PROBLEM DESCRIPTION —
Examine the records below and count how many lines contain the string "more". Give only the number.

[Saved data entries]
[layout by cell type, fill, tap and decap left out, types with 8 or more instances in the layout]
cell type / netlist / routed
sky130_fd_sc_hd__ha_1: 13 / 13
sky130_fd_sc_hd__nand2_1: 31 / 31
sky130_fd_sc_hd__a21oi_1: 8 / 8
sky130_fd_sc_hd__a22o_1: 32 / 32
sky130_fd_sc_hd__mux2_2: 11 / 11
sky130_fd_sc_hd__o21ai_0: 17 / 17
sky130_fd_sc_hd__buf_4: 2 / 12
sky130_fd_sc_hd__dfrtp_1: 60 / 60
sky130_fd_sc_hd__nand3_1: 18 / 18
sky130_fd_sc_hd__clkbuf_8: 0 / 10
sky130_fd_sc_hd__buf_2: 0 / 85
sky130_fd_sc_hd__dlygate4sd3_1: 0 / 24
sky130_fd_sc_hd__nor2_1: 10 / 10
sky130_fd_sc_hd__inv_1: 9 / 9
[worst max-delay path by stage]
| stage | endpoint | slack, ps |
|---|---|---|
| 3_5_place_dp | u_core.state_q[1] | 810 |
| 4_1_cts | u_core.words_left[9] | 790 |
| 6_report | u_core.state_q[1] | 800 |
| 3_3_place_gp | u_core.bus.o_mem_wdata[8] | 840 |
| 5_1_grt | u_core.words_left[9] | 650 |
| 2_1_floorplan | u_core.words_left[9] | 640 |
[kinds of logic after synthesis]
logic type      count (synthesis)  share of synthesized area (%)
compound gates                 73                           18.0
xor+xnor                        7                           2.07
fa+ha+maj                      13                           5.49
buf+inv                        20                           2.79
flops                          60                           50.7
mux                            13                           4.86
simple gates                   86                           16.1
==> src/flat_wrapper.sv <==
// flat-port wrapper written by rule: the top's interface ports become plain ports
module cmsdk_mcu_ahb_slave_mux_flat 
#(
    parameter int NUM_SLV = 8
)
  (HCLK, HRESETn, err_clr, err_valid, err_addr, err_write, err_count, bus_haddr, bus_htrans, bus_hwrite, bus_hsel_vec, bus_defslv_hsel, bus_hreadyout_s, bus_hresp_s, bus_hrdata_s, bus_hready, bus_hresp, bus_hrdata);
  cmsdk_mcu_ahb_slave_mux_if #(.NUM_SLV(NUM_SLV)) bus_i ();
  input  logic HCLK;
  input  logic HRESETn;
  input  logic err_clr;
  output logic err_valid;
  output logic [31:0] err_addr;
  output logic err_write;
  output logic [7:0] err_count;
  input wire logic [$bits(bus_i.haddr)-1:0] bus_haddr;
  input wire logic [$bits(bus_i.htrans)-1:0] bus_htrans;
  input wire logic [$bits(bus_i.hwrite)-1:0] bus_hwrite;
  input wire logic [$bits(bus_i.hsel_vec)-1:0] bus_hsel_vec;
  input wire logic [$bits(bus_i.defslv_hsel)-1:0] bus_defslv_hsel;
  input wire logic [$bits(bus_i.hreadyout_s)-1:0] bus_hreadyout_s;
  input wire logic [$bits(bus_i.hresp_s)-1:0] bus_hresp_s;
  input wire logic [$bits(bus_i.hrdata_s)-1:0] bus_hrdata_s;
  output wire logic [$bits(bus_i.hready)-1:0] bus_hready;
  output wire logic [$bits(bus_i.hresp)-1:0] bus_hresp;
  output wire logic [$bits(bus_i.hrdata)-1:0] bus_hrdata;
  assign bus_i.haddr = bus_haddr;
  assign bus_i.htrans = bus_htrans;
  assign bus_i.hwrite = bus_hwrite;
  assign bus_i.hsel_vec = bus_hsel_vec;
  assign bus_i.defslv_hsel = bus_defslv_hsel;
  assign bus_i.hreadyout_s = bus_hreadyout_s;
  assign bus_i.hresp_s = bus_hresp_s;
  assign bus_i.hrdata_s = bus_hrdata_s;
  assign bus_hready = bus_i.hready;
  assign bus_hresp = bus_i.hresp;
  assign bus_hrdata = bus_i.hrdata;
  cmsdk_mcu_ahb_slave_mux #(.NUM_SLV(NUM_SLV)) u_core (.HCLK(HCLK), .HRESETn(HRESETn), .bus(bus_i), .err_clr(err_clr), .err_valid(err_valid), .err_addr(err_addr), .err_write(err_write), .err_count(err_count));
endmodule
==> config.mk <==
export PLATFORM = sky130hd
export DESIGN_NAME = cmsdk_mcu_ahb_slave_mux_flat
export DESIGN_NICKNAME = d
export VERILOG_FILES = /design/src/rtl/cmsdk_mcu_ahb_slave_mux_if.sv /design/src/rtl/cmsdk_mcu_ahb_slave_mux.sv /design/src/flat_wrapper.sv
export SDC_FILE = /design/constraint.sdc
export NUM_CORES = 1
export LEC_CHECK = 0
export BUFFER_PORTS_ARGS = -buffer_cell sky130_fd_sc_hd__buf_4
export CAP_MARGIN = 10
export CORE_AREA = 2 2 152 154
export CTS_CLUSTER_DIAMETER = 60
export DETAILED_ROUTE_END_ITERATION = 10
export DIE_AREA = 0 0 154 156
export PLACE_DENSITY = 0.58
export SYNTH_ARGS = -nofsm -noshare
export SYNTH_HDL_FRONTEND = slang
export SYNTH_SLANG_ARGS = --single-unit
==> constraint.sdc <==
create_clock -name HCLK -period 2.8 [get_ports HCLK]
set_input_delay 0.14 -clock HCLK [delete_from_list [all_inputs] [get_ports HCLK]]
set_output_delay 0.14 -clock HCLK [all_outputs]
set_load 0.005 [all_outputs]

---

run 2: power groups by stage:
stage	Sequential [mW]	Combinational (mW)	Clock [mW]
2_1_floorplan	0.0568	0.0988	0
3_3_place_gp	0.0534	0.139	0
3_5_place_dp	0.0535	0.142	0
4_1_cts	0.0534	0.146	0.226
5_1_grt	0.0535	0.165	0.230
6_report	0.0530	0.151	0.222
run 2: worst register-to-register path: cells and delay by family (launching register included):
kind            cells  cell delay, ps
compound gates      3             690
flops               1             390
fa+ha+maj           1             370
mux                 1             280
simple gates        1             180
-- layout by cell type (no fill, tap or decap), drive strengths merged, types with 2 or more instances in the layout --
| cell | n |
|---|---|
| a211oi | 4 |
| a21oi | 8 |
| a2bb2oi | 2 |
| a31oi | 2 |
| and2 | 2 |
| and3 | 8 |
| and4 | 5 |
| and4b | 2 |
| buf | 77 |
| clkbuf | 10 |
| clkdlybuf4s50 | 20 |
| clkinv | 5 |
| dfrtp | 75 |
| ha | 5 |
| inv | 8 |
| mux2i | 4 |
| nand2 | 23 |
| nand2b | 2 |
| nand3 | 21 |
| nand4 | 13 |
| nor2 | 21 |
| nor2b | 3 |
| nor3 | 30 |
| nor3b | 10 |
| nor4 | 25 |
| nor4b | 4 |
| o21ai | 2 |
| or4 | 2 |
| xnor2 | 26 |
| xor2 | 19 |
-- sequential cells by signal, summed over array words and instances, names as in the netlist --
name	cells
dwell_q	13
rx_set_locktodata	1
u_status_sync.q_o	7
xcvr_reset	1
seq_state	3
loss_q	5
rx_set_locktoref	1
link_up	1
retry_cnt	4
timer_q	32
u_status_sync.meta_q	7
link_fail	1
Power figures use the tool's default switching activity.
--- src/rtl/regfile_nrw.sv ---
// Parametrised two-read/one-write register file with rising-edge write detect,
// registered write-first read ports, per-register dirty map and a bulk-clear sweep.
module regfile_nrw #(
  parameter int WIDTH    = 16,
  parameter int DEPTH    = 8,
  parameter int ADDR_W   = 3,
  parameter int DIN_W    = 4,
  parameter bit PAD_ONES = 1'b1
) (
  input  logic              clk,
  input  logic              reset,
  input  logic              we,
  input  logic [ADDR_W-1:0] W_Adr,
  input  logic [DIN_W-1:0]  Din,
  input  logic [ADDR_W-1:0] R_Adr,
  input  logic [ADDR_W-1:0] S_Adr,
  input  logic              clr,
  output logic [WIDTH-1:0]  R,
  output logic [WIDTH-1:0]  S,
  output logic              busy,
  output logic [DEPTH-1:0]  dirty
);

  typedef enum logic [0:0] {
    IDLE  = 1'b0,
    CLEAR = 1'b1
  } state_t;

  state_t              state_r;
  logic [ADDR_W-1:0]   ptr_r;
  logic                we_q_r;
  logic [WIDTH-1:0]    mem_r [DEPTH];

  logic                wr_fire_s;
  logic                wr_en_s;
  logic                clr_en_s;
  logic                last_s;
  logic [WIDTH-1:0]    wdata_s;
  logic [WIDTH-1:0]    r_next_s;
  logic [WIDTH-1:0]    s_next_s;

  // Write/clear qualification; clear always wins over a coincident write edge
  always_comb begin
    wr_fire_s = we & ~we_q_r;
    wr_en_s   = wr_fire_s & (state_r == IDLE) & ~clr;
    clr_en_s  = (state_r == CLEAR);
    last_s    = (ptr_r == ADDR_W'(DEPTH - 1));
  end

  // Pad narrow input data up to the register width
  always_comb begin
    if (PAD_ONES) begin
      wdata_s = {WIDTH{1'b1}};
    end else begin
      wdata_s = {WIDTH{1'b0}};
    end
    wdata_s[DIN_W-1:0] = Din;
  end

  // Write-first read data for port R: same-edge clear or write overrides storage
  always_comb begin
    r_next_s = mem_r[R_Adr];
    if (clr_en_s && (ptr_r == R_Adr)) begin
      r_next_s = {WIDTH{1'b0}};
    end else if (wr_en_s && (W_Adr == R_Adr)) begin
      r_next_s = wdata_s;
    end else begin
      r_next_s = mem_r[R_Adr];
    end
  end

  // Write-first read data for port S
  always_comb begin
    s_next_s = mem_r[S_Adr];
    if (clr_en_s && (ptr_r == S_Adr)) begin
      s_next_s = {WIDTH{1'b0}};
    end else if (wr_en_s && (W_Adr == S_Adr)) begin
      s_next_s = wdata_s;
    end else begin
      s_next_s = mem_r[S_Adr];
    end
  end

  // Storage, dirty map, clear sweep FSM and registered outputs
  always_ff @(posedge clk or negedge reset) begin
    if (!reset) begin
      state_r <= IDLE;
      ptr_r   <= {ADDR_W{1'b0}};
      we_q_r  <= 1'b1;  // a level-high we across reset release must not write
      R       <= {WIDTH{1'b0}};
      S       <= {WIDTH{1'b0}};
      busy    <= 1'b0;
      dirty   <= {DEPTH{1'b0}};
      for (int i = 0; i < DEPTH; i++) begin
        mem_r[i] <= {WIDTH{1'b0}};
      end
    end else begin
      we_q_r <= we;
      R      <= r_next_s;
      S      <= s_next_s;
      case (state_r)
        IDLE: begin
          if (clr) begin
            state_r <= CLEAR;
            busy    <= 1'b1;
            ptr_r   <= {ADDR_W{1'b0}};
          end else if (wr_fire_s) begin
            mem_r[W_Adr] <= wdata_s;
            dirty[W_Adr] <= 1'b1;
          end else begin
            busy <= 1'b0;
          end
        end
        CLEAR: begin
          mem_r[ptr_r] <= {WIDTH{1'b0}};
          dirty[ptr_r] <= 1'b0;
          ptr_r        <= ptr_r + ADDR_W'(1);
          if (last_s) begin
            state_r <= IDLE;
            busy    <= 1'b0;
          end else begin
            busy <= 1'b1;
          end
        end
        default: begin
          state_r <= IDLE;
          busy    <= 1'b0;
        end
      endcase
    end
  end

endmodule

...

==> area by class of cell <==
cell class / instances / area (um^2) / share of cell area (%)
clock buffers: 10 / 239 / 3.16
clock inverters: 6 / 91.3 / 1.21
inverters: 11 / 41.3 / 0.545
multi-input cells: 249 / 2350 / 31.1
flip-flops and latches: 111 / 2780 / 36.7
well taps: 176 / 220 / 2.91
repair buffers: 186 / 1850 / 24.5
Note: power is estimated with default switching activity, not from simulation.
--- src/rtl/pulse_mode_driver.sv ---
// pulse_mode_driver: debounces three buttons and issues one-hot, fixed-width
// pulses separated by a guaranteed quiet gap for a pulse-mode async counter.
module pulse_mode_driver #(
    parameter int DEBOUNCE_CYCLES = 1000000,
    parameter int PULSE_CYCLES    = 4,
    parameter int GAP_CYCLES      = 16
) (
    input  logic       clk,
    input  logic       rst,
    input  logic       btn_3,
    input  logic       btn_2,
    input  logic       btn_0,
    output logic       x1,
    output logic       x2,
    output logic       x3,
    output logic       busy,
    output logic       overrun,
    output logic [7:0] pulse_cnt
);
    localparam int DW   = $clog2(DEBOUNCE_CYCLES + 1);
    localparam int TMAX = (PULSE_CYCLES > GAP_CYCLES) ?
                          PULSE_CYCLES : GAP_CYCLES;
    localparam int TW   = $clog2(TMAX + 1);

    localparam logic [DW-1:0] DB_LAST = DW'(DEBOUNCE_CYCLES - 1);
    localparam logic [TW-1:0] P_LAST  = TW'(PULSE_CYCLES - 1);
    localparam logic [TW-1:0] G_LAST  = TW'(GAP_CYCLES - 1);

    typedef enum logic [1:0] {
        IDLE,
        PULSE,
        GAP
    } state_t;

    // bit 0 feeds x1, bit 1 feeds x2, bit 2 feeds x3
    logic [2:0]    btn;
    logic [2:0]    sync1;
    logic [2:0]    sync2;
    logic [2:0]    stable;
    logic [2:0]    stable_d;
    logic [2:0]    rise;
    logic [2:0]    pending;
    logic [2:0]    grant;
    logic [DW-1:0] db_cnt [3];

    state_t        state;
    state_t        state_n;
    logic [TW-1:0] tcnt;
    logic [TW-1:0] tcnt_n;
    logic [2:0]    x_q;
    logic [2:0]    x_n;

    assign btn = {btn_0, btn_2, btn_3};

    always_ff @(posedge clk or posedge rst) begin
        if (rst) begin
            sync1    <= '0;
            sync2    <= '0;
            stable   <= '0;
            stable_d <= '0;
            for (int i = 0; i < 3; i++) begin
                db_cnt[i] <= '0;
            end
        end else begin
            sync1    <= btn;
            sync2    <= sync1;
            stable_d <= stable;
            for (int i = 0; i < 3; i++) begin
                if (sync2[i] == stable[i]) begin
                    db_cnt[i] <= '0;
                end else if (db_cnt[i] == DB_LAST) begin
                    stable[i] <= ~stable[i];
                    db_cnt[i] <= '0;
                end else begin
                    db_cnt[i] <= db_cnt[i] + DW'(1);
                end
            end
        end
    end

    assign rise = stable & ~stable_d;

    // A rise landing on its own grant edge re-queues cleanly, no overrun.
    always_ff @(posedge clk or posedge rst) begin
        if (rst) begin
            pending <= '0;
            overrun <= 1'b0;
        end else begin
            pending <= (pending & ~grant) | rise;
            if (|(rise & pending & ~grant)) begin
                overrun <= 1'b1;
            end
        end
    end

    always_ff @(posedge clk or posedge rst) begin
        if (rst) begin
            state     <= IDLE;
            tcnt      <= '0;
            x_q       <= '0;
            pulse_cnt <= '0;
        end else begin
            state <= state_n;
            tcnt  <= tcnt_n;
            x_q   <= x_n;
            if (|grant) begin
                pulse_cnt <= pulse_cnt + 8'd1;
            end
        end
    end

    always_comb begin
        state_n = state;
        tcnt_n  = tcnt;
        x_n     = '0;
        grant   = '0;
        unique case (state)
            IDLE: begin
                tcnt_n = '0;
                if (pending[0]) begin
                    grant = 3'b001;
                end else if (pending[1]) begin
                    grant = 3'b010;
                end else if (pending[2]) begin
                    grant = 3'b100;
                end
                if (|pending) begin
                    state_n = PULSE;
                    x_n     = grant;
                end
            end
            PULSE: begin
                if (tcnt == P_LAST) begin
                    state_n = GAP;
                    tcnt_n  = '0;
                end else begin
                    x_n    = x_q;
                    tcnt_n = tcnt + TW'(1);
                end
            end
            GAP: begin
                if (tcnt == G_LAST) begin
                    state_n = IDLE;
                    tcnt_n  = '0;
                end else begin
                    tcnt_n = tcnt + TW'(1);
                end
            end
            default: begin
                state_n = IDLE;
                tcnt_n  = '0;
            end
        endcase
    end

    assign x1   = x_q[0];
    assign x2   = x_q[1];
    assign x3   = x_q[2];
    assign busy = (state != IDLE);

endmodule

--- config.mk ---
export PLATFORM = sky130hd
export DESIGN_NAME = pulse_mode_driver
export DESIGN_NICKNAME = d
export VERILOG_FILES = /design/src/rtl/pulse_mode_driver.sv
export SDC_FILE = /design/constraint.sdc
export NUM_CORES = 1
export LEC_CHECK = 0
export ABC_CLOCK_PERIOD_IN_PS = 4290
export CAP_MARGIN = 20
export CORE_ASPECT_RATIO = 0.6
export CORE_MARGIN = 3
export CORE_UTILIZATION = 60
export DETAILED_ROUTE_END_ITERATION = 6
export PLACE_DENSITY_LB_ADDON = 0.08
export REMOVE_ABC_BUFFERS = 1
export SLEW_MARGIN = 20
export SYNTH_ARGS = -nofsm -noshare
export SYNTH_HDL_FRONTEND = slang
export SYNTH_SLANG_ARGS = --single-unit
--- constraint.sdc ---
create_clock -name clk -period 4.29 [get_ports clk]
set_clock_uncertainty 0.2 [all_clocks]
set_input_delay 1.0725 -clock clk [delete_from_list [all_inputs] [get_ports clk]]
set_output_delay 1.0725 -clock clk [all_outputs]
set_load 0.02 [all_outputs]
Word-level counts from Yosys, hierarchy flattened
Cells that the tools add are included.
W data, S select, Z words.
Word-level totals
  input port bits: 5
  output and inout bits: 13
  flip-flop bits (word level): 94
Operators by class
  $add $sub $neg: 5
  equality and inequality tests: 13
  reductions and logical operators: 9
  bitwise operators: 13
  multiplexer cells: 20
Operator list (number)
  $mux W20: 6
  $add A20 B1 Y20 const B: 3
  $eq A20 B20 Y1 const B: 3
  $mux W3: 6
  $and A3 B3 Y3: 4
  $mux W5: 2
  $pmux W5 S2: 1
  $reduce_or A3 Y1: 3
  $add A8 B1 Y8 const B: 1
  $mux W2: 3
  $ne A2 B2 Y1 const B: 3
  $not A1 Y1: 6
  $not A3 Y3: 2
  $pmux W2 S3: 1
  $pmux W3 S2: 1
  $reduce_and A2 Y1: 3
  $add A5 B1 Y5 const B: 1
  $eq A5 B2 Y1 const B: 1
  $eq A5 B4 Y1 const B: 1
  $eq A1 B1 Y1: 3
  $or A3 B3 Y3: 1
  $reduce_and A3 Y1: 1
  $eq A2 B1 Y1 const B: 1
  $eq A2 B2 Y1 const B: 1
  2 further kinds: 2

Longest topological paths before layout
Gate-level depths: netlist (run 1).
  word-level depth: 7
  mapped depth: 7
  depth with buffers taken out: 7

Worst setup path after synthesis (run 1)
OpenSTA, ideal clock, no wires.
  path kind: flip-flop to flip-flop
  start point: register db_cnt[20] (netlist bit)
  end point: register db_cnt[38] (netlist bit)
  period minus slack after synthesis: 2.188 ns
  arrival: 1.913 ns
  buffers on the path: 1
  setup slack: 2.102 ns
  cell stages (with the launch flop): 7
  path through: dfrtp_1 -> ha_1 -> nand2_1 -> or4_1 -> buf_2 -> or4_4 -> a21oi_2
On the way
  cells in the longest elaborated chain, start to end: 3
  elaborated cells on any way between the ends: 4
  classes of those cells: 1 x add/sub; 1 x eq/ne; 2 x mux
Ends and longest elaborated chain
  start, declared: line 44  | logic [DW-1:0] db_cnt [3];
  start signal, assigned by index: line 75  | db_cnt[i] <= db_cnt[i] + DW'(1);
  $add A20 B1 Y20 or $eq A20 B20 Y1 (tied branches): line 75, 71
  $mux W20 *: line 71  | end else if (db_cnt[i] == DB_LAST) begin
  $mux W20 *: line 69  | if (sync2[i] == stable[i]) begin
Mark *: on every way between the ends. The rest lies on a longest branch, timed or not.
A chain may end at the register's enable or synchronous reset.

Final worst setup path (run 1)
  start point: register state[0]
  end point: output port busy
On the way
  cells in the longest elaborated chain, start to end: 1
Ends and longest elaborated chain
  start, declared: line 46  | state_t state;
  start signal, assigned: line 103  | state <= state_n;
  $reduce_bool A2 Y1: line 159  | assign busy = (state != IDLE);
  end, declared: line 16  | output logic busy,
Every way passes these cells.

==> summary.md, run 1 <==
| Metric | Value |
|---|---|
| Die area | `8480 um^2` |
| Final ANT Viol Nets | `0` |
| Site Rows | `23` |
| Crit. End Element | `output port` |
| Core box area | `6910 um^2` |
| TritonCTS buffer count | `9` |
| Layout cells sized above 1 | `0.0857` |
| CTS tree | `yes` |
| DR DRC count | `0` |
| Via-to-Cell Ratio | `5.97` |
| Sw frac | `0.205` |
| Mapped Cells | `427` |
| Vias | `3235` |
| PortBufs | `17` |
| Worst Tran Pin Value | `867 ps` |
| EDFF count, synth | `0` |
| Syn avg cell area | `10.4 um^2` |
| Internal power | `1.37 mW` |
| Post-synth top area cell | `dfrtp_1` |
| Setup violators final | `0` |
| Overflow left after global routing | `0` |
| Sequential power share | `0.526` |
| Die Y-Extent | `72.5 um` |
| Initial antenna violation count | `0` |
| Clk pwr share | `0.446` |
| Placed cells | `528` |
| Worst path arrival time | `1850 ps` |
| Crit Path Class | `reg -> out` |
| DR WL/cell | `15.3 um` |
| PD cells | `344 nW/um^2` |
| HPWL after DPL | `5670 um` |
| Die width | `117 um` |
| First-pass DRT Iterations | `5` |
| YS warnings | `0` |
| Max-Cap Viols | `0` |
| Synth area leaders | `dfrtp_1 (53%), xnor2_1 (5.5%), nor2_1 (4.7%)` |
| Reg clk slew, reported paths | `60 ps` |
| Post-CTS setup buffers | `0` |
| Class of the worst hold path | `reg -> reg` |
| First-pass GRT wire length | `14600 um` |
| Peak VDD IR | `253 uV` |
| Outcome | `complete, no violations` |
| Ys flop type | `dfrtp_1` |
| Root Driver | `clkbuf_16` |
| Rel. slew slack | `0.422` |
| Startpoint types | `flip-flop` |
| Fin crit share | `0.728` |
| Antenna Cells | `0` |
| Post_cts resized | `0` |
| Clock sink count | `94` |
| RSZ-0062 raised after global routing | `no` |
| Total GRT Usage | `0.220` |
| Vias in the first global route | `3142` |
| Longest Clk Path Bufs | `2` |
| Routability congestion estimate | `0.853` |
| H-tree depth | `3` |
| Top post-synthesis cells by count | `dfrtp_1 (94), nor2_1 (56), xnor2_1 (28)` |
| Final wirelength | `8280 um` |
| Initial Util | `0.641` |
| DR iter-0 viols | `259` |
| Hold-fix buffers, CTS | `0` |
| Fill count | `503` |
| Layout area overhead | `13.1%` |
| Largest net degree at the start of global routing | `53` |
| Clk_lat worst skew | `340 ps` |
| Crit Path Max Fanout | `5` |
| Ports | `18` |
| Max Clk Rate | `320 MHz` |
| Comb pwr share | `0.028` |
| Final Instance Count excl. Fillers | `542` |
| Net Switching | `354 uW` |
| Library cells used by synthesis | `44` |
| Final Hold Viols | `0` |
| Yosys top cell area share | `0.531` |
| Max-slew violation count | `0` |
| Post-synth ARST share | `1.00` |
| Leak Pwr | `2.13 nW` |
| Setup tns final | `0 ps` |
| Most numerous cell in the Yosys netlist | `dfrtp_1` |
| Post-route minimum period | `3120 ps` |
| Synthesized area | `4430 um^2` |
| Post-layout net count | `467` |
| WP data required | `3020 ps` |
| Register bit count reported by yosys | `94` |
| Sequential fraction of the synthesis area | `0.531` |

WRITTEN RESPONSE —
2